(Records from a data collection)
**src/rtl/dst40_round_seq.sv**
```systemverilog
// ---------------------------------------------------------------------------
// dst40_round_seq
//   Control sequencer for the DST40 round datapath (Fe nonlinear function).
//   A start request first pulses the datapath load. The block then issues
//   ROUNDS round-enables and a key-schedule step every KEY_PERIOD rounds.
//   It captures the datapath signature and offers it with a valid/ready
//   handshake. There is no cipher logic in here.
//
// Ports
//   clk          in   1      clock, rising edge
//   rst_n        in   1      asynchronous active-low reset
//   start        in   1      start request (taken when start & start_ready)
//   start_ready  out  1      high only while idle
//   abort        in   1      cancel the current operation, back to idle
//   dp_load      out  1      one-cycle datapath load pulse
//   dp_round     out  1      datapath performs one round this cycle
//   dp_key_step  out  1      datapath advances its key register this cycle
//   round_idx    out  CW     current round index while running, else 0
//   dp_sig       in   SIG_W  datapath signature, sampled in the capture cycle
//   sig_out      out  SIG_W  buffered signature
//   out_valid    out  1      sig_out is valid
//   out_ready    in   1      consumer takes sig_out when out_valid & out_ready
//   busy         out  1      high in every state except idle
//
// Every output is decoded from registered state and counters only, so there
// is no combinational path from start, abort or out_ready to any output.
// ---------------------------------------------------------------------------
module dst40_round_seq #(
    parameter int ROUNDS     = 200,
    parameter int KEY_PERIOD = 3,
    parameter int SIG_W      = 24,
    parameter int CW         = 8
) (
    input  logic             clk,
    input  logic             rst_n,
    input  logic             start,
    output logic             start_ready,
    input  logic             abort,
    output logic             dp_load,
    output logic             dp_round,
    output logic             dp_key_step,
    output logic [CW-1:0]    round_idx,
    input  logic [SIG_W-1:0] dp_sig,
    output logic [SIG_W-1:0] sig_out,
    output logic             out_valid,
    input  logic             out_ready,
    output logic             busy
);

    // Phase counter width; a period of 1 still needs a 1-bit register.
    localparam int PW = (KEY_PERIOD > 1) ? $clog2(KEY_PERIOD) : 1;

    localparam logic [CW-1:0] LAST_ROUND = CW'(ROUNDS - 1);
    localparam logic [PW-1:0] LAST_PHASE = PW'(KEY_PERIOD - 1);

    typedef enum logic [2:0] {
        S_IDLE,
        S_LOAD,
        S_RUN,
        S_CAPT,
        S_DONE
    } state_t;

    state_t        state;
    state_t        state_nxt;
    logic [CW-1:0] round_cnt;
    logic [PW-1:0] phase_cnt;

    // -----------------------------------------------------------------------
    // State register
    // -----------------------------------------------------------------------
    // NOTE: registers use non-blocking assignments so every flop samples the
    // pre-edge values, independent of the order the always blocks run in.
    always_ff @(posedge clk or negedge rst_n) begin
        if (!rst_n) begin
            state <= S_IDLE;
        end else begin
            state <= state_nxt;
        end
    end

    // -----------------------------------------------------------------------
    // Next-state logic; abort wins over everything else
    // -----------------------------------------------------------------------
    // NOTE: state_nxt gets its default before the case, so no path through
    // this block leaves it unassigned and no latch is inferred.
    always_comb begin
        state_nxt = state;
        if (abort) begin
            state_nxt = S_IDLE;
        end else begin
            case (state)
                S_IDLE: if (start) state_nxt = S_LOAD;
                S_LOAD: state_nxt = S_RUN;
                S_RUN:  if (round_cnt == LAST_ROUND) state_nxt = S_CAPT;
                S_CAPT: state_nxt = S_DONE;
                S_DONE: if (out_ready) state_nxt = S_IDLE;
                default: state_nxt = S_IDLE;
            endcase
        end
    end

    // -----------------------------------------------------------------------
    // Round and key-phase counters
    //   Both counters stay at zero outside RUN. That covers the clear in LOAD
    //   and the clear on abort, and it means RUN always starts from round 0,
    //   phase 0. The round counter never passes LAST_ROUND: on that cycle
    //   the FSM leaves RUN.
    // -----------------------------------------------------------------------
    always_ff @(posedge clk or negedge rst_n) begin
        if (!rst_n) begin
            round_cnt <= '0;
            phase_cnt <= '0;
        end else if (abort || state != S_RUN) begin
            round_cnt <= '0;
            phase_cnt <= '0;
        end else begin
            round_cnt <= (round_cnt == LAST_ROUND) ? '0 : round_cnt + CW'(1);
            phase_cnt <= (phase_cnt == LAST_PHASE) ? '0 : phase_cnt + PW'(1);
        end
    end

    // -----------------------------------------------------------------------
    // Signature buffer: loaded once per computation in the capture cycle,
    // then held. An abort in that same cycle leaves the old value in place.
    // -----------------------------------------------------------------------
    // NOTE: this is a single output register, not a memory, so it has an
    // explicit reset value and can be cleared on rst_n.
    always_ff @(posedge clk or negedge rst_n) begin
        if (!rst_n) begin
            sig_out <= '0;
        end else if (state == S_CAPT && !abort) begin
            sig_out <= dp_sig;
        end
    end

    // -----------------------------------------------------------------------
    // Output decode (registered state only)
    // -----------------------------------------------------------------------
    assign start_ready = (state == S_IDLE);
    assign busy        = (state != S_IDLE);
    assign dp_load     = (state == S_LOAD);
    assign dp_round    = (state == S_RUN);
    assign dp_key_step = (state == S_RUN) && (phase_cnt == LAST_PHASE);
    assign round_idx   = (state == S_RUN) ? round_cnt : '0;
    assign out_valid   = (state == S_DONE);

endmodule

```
--
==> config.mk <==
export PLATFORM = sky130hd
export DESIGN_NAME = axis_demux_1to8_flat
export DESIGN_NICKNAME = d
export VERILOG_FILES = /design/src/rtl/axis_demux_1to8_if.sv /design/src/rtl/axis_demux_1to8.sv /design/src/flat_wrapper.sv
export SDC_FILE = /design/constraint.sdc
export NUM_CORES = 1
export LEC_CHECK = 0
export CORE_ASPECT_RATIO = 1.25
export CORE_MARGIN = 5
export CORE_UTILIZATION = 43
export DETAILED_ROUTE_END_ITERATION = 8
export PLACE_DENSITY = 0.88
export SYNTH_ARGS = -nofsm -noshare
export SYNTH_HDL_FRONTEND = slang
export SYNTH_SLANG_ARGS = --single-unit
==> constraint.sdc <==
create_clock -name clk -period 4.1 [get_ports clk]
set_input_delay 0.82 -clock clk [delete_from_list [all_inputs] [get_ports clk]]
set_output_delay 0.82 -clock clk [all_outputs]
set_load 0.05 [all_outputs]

PROBLEM DESCRIPTION:
Nothing should appear in the answer except the lines above from the line with "export SDC_FILE = /design/constraint.sdc" through the line with "set_load 0.05 [all_outputs]", both included, written out exactly.

ANSWER FOR THE TASK:
export SDC_FILE = /design/constraint.sdc
export NUM_CORES = 1
export LEC_CHECK = 0
export CORE_ASPECT_RATIO = 1.25
export CORE_MARGIN = 5
export CORE_UTILIZATION = 43
export DETAILED_ROUTE_END_ITERATION = 8
export PLACE_DENSITY = 0.88
export SYNTH_ARGS = -nofsm -noshare
export SYNTH_HDL_FRONTEND = slang
export SYNTH_SLANG_ARGS = --single-unit
==> constraint.sdc <==
create_clock -name clk -period 4.1 [get_ports clk]
set_input_delay 0.82 -clock clk [delete_from_list [all_inputs] [get_ports clk]]
set_output_delay 0.82 -clock clk [all_outputs]
set_load 0.05 [all_outputs]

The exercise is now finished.